The Opposite Party Nos. 1 to 3 by filing a written version have stated that till date the complainant has not paid the entire consideration amount and forcibly took possession by illegal means and has been residing there with the family members and as such the complaint should be dismissed.
Both the parties have tendered evidence through affidavit. They have also given reply against the questionnaire set forth by their adversaries. At the time of final hearing on behalf of complainant a brief notes of argument has been filed. Though OP Nos. 1 to 3 were represented through the Ld. Advocates yet they did not file any brief notes of argument.
The overwhelming evidence on record make it quite clear that the Opposite Party No. 4 was the owner of a piece of land measuring about 10 cottahs more or less lying and situated at Mouza- Ramchandrapur, P.S.- Sankarail, Dist- Howrah. On 05.10.2012 in order to raise a construction over the said land, the OP No. 4 had entered into a development agreement with OP No. 1 partnership construction firm represented by OP Nos. 2 and 3 for raising a construction over the said property. On that date, the OP No. 4 also executed one registered Power of Attorney in favour of OP Nos. 2 and 3 authorising them to develop the project and also entrusted them to enter into agreement for sale in the newly constructed building and/or flat with the intending purchaser and also receive the entire consideration money from the intending purchasers.
Being emboldened with the power conferred upon them, on 18.01.2014 the Opposite Party Nos. 2 and 3 being partners of OP No. 1 construction firm had entered into an agreement for sale with the complainant to sell one self-contained flat measuring about 1370 sq. ft. including 20% super built up area on the first floor of the said proposed building at a total consideration of Rs. 25,34,500/- i.e. @1850 per sq. ft. It is not in dispute that the complainant has already paid Rs. 19,95,000/- as part consideration amount towards the said total consideration amount on diverse dates.
It is undisputed proposition of law that the parties are bound by the terms of the agreement. A person who signs a document contain certain contractual terms is normally bound by them even though he is ignorant of their precise legal effect. In a decision reported in AIR 1996 SC 2508( Bharati Knitting Company –vs. – DHL Worldwide Express Courier Division of Airfreight Ltd. ) the Hon’ble Supreme Court has observed thus :
"It is seen that when a person signs a document which contains certain contractual terms, as rightly pointed out by Mr. R.F.Nariman, Ld. Senior Counsel, that normally parties are bound by such contract; it is for the party to establish exception in a suit. When a party to the contract disputes the binding nature of the signed document, it is for him to prove the terms in the contract or circumstances in which he came to sign the documents need to be established. The question we need to consider is whether the District Forum or the State Commission or the National Commission could go behind the terms of the contract? It is true, as contended by Mr. M.N.Krishanmani, that in an appropriate case, the Tribunal without trenching upon acute disputed question of facts may decide the validity of the terms of the contract based upon the fact situation and may grant remedy. But each case depends upon it own facts. In an appropriate case where there is an acute dispute of facts necessarily the Tribunal has to refer the parties to original Civil Court established under the CPC or appropriate State law to have the claims decided between the parties. But when there is a specific term in the contract, the parties are bound by the terms in the contract”
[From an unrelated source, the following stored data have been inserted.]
## config.mk

```make
export PLATFORM = sky130hd
export DESIGN_NAME = sched_word_finish
export DESIGN_NICKNAME = d
export VERILOG_FILES = /design/src/rtl/sched_pkg.sv /design/src/rtl/sched_sig1.sv /design/src/rtl/sched_pair_stage.sv /design/src/rtl/sched_word_finish.sv
export SDC_FILE = /design/constraint.sdc
export NUM_CORES = 1
export LEC_CHECK = 0
export BUFFER_PORTS_ARGS = -buffer_cell sky130_fd_sc_hd__buf_4
export CAP_MARGIN = 20
export CORE_AREA = 2 2 299 301
export CTS_CLUSTER_SIZE = 30
export DETAILED_ROUTE_END_ITERATION = 8
export DIE_AREA = 0 0 301 303
export HOLD_SLACK_MARGIN = 0.03
export PLACE_DENSITY = 0.59
export SLEW_MARGIN = 20
export SYNTH_ARGS = -nofsm -noshare
export SYNTH_HDL_FRONTEND = slang
export SYNTH_SLANG_ARGS = --single-unit
```

## constraint.sdc

```tcl
create_clock -name clk -period 14.2 [get_ports clk]
set_input_delay 2.84 -clock clk [delete_from_list [all_inputs] [get_ports clk]]
set_output_delay 2.84 -clock clk [all_outputs]
set_load 0.01 [all_outputs]
```

## src/rtl/sched_pkg.sv

```systemverilog
package sched_pkg;
  localparam int unsigned LANES = 4;
  typedef enum logic {
    LAT_ONE = 1'b0,
    LAT_TWO = 1'b1
  } lat_mode_e;
endpackage

```

## src/rtl/sched_sig1.sv

```systemverilog
module sched_sig1 #(
  parameter int unsigned W    = 64,
  parameter int unsigned ROTA = 19,
  parameter int unsigned ROTB = 61,
  parameter int unsigned SHF  = 6
) (
  input  logic [W-1:0] x,
  output logic [W-1:0] y
);
  logic [W-1:0] r_a, r_b, s_c;
  assign r_a = (x >> ROTA) | (x << (W - ROTA));
  assign r_b = (x >> ROTB) | (x << (W - ROTB));
  assign s_c = x >> SHF;
  assign y   = r_a ^ r_b ^ s_c;
endmodule

```

## src/rtl/sched_pair_stage.sv

```systemverilog
module sched_pair_stage #(
  parameter int unsigned W    = 64,
  parameter int unsigned ROTA = 19,
  parameter int unsigned ROTB = 61,
  parameter int unsigned SHF  = 6
) (
  input  logic [2*W-1:0] base,
  input  logic [2*W-1:0] src,
  output logic [2*W-1:0] sum
);
  for (genvar g = 0; g < 2; g++) begin : g_lane
    logic [W-1:0] sg;
    sched_sig1 #(.W(W), .ROTA(ROTA), .ROTB(ROTB), .SHF(SHF)) u_sig (
      .x(src[g*W +: W]),
      .y(sg)
    );
    assign sum[g*W +: W] = base[g*W +: W] + sg;
  end
endmodule

```

## src/rtl/sched_word_finish.sv

```systemverilog
module sched_word_finish #(
  parameter int unsigned         W        = 64,
  parameter int unsigned         ROTA     = 19,
  parameter int unsigned         ROTB     = 61,
  parameter int unsigned         SHF      = 6,
  parameter sched_pkg::lat_mode_e LAT_MODE = sched_pkg::LAT_ONE
) (
  input  logic                          clk,
  input  logic                          rst,
  input  logic                          in_valid,
  output logic                          in_ready,
  input  logic [sched_pkg::LANES*W-1:0] part_sum,
  input  logic [sched_pkg::LANES*W-1:0] recent,
  output logic                          out_valid,
  input  logic                          out_ready,
  output logic [sched_pkg::LANES*W-1:0] out_words
);
  localparam int unsigned BUS_W  = sched_pkg::LANES * W;
  localparam int unsigned PAIR_W = 2 * W;

  logic              accept;
  logic [PAIR_W-1:0] lo_sum;
  logic [PAIR_W-1:0] s2_lo, s2_base, hi_sum;
  logic              s2_load;
  logic              mid_valid;

  assign accept = in_valid && in_ready;

  sched_pair_stage #(.W(W), .ROTA(ROTA), .ROTB(ROTB), .SHF(SHF)) u_lo (
    .base(part_sum[PAIR_W-1:0]),
    .src (recent[BUS_W-1:PAIR_W]),
    .sum (lo_sum)
  );

  if (LAT_MODE == sched_pkg::LAT_TWO) begin : g_two
    logic [PAIR_W-1:0] mid_lo, mid_base;
    logic              mid_v;
    always_ff @(posedge clk) begin
      if (rst) begin
        mid_v <= 1'b0;
      end else if (accept) begin
        mid_v <= 1'b1;
      end else begin
        mid_v <= 1'b0;
      end
      if (accept) begin
        mid_lo   <= lo_sum;
        mid_base <= part_sum[BUS_W-1:PAIR_W];
      end
    end
    assign mid_valid = mid_v;
    assign s2_lo     = mid_lo;
    assign s2_base   = mid_base;
    assign s2_load   = mid_v;
    assign in_ready  = !out_valid && !mid_v;
  end else begin : g_one
    assign mid_valid = 1'b0;
    assign s2_lo     = lo_sum;
    assign s2_base   = part_sum[BUS_W-1:PAIR_W];
    assign s2_load   = accept;
    assign in_ready  = !out_valid;
  end

  sched_pair_stage #(.W(W), .ROTA(ROTA), .ROTB(ROTB), .SHF(SHF)) u_hi (
    .base(s2_base),
    .src (s2_lo),
    .sum (hi_sum)
  );

  always_ff @(posedge clk) begin
    if (rst) begin
      out_valid <= 1'b0;
    end else if (s2_load) begin
      out_valid <= 1'b1;
    end else if (out_ready) begin
      out_valid <= 1'b0;
    end
    if (s2_load) begin
      out_words <= {hi_sum, s2_lo};
    end
  end

  function automatic logic [W-1:0] chk_sig(input logic [W-1:0] v);
    logic [2*W-1:0] d;
    d = {v, v};
    return d[ROTA +: W] ^ d[ROTB +: W] ^ (v >> SHF);
  endfunction

  assert_reset_R8: assert property (@(posedge clk) rst |=> !out_valid);

  assert_hold_R7: assert property (@(posedge clk) disable iff (rst)
    out_valid && !out_ready |=> out_valid && $stable(out_words));

  assert_busy_R6: assert property (@(posedge clk) disable iff (rst)
    (out_valid || mid_valid) |-> !in_ready);

  if (LAT_MODE == sched_pkg::LAT_TWO) begin : g_chk_two
    assert_latency_R5: assert property (@(posedge clk) disable iff (rst)
      accept |=> !out_valid ##1 out_valid);
    assert_chain_R3: assert property (@(posedge clk) disable iff (rst)
      $rose(out_valid) |->
        out_words[2*W +: W] == $past(part_sum[2*W +: W], 2) + chk_sig(out_words[0 +: W]) &&
        out_words[3*W +: W] == $past(part_sum[3*W +: W], 2) + chk_sig(out_words[W +: W]));
    assert_low_R1: assert property (@(posedge clk) disable iff (rst)
      $rose(out_valid) |->
        out_words[0 +: W] == $past(part_sum[0 +: W], 2) + chk_sig($past(recent[2*W +: W], 2)));
  end else begin : g_chk_one
    assert_latency_R5: assert property (@(posedge clk) disable iff (rst)
      accept |=> out_valid);
    assert_chain_R3: assert property (@(posedge clk) disable iff (rst)
      $rose(out_valid) |->
        out_words[2*W +: W] == $past(part_sum[2*W +: W]) + chk_sig(out_words[0 +: W]) &&
        out_words[3*W +: W] == $past(part_sum[3*W +: W]) + chk_sig(out_words[W +: W]));
    assert_low_R1: assert property (@(posedge clk) disable iff (rst)
      $rose(out_valid) |->
        out_words[0 +: W] == $past(part_sum[0 +: W]) + chk_sig($past(recent[2*W +: W])));
  end
endmodule

```

==> run_results.csv <==
group,metric,value,unit
global_route,use_met2,0.389,
power_and_ir_drop,power.internal,5.26,mW
cts,post_cts_buffers,0,
hold_path,hold_path_class,"flop to flop",
route,wl_per_cell,25.6,um
placement,dp_hpwl,104,mm
yosys,syn_area_per_cell,9.20,um^2
placement,globalplace.congestion,1.00,
run,cap_viol_max_count,0,
timing,setup_tns,0,ps
critical_path,ff2ff_setup_slack,11190,ps
power_and_ir_drop,swShare,0.506,
power_and_ir_drop,irDropWorstVdd,0.000153,V
global_route,track_usage,0.254,
yosys,synth-warning-count,0,
critical_path,ff2ff_path_depth,4,
critical_path,worstPathArrival,10700,ps
finish,layout_common_cells,"buf_4 (682), xnor2_1 (564), a21oi_1 (294), ha_1 (266), edfxtp_1 (256)",
critical_path,worstSetupPathType,"input pin to flop",
route,first_iter_violations,2304,
timing,setup_violations,0,
cts,cts_buffers,36,
cts,cts.reportedPaths.clkPinSlew,60,ps
cts,htree_levels,2,
route,first_pass_iters,5,
timing,fin_skew,34.5,ps
floorplan,coreArea,88000,um^2
critical_path,critPathMaxFanout,5,
power_and_ir_drop,leakagePower,14.4,nW
floorplan,start_util,0.309,
hold_path,holdPathStages,1,
route,drc,0,
yosys,synthArstFlopShare,0,
power_and_ir_drop,p_switching,5.39,mW
power_and_ir_drop,comb_power_share,0.761,
placement,port_buffers,645,
finish,final_nets,4372,
critical_path,r2r-start,"out_valid",
cts,clock_latency,570,ps
yosys,ys_seq_elements,257,
route,vias,25800,
cts,cts_root_buffer,"clkbuf_16",
power_and_ir_drop,powerDensity,307,nW/um^2
critical_path,cpPeakStageDelay,630,ps
critical_path,critPathCaptureType,"flop",
yosys,yosysSeqAreaShare,0.283,
floorplan,die_h,303,um
critical_path,critPathSlowestCell,"o31ai_1",
critical_path,crit_start,"recent[135]",
critical_path,worst_r2r_endpoint,"out_words[75]",
finish,post-route-util,0.394,
finish,drive_above_1_share,0.219,
critical_path,start_kind,"input pin",
yosys,synth_fp_nets,3740,
global_route,antenna_found_initial,15,
global_route,grt_max_degree,145,
timing,rsz0062_at_grt,"false",
global_route,grt_pass1_wl,169,mm
yosys,synthCells,2954,
cts,cts_hold_buf,0,
yosys,synthDistinctLibCells,87,
timing,slew_violations,0,
critical_path,crit_buf_inv,2,
global_route,busiest_layer,"met2",
floorplan,die_w,301,um
timing,fmax,96.1,MHz
timing,worstMarginPinSlew,1230,ps
global_route,grt_util_met1,0.359,
cts,cts_resized,0,
floorplan,die_area,91200,um^2
finish,layout_commonest_cell,"buf_4",
critical_path,cp_top_family,"compound AO/OA/AOI/OAI gates",
critical_path,crit_required,14480,ps
timing,slew_headroom,0.180,
yosys,synth_edf_count,256,
timing,period_share,0.733,
yosys,netlist_area,27200,um^2
hold_path,worstHoldStart,"out_valid",
status,status,"complete, no violations",
global_route,first_global_vias,24100,
yosys,synthFlopType,"edfxtp_1",
cts,clock_path_buffers,3,
route,wl,122,mm
global_route,use_met3,0.0440,
cts,clkSinkCount,257,
power_and_ir_drop,power.total,10.7,mW
power_and_ir_drop,seqPwrFrac,0.153,
floorplan,num_rows,109,
power_and_ir_drop,pwr-share-clk,0.086,
global_route,overflow,0,
hold_path,whs_endpoint,"out_valid",
cts,cts_tree,"yes",
floorplan,ioPinCount,774,
timing,period_needed,10410,ps
finish,area_growth,27.5,%
route,ant_nets,0,
timing,hold_violations,0,
route,viasPerCell,5.39,
[power groups by stage]
stage | clock network, mW | registers, mW | logic (mW)
floorplan | 0 | 1.75 | 5.24
global placement | 0 | 1.65 | 7.97
detailed placement | 0 | 1.65 | 7.97
CTS | 0.936 | 1.64 | 8.02
global route | 0.961 | 1.65 | 8.79
finish | 0.912 | 1.63 | 8.11
[area by class of cell]
type | instances | area (um^2)
Inverter | 73 | 274
Antenna cell | 9 | 22.5
Clock inverter | 22 | 206
Sequential cell | 257 | 7710
Fill cell | 8977 | 53300
Tap cell | 1165 | 1460
Clock buffer | 40 | 958
Timing Repair Buffer | 683 | 5140
Multi-Input combinational cell | 2535 | 18900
Now, in the Agreement for Sale the developer promised to execute the sale deed by June, 2015 after receipt of balance consideration amount. There is no document whatsoever to show that the developer had ever issued any letter of possession to the complainant or any letter requesting her to pay the balance amount and to get the deed executed in favour of her.
On the contrary, the complainant has specifically alleged that the construction has been done by sacrificing the quality. In order to prove the same, at the behest of the complainant, an Engineer Commissioner was appointed. Mr. Shib Das Bhar, the Engineer Commissioner inspected the flat in question in presence of both sides and submitted his report with the following observations: (i) hair crack were found at various places of the roof ceiling; (ii) plaster of paris was found to be coming out at various spaces of the flat; (iii) floor skirting stone came out at places; (iv) some cracks were found at some places of the floor; (v) roof top placing has come out some places; (vi) earthing is not provided at most of the electrical boards and (vii) building has been constructed deviating from the sanctioned building plan. The said report is supported by some photographers which acquired corroboration on the allegations made by the complainant to that effect. It amply proves that the entire construction has been done with low standard materials resulting thereby those damages.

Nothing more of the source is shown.